German–Polish Jesuit philosopher (1889–1972)

Erich Przywara (/pl/; 12 October 1889 – 28 September 1972) was a German–Polish Jesuit Catholic priest, philosopher, and theologian, who was one of the first Catholics to engage in dialogue with modern philosophers, especially those of the phenomenological tradition. He is best known for synthesizing the thought of prominent thinkers around the notion of the analogy of being, the tension between divine immanence and divine transcendence, a "unity-in-tension".

==Life==
Przywara was born on 12 December 1889 to a Polish father and a German mother in the upper Silesian (Prussian) town of Kattowitz, today Katowice in Poland. Due to anti-Jesuit laws still in effect in Germany, in 1908 he entered the novitiate of the Society of Jesus in Exaten, Netherlands, concluding his philosophical and theological studies at nearby Ignatius College in Valkenburg. From 1913 to 1917 Przywara taught at Stella Matutina, in Feldkirch, Austria, where he also served as the prefect of music. In 1920 he was ordained and in 1922 he moved to Munich, where from 1922 to 1941 he was part of the editorial team of the journal Stimmen der Zeit.

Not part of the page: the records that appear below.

--- config.mk ---
export PLATFORM = sky130hd
export DESIGN_NAME = multitouch_slot_tracker_unit
export DESIGN_NICKNAME = d
export VERILOG_FILES = /design/src/rtl/mts_pkg.sv /design/src/rtl/multitouch_slot_tracker_unit.sv /design/src/rtl/mts_scale.sv
export SDC_FILE = /design/constraint.sdc
export NUM_CORES = 2
export LEC_CHECK = 0
export ABC_AREA = 0
export BUFFER_PORTS_ARGS = -buffer_cell sky130_fd_sc_hd__buf_4
export CELL_PAD_IN_SITES_DETAIL_PLACEMENT = 0
export CELL_PAD_IN_SITES_GLOBAL_PLACEMENT = 1
export CORE_AREA = 2 2 417 419
export CTS_CLUSTER_SIZE = 30
export DETAILED_ROUTE_END_ITERATION = 7
export DIE_AREA = 0 0 419 421
export PLACE_DENSITY_LB_ADDON = 0.1
export SYNTH_ARGS = -nofsm -noshare
export SYNTH_HDL_FRONTEND = slang
export SYNTH_SLANG_ARGS = --single-unit
--- constraint.sdc ---
create_clock -name clk -period 8.36 [get_ports clk]
set_clock_uncertainty 0.1 [all_clocks]
set_input_delay 0.836 -clock clk [delete_from_list [all_inputs] [get_ports clk]]
set_output_delay 0.836 -clock clk [all_outputs]
set_load 0.02 [all_outputs]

During this period, Przywara held hundreds of lectures all over central Europe, most famously at the Davos seminar in 1928 and 1929. He was also extremely prolific, authoring between 1922 and 1932 as many as 17 books and 230 articles and reviews (and eventually over 40 books and 800 articles and reviews). During this time he also engaged in ecumenical dialogue with the Protestant theologian Karl Barth, who considered Przywara to be his most serious opponent, indeed "the giant Goliath incarnate," inviting Przywara to his seminars in 1929 (in Münster) and 1931 (in Bonn).

While not a member of the Nazi Party, Przywara was supportive of the Reich from a perspective of Catholic integralism and religiously motivated antisemitism and joined the Reich Chamber of Literature in 1933. Przywara's criticisms of Nazi ideology were limited to criticisms of secularism, neopaganism, and anti-Catholicism in Nazi Germany. Przywara advocated for an "interpenetration" of the nation, state, and church, using the image of the Resurrection of Jesus as an image for nationalist Christianity and negatively identified "internationalism" with Judaism invoking the image of the Wandering Jew.

In 1938 Przywara published Deus Semper Maior, a massive three-volume commentary on the Spiritual Exercises of Ignatius of Loyola which is well known in the Jesuits.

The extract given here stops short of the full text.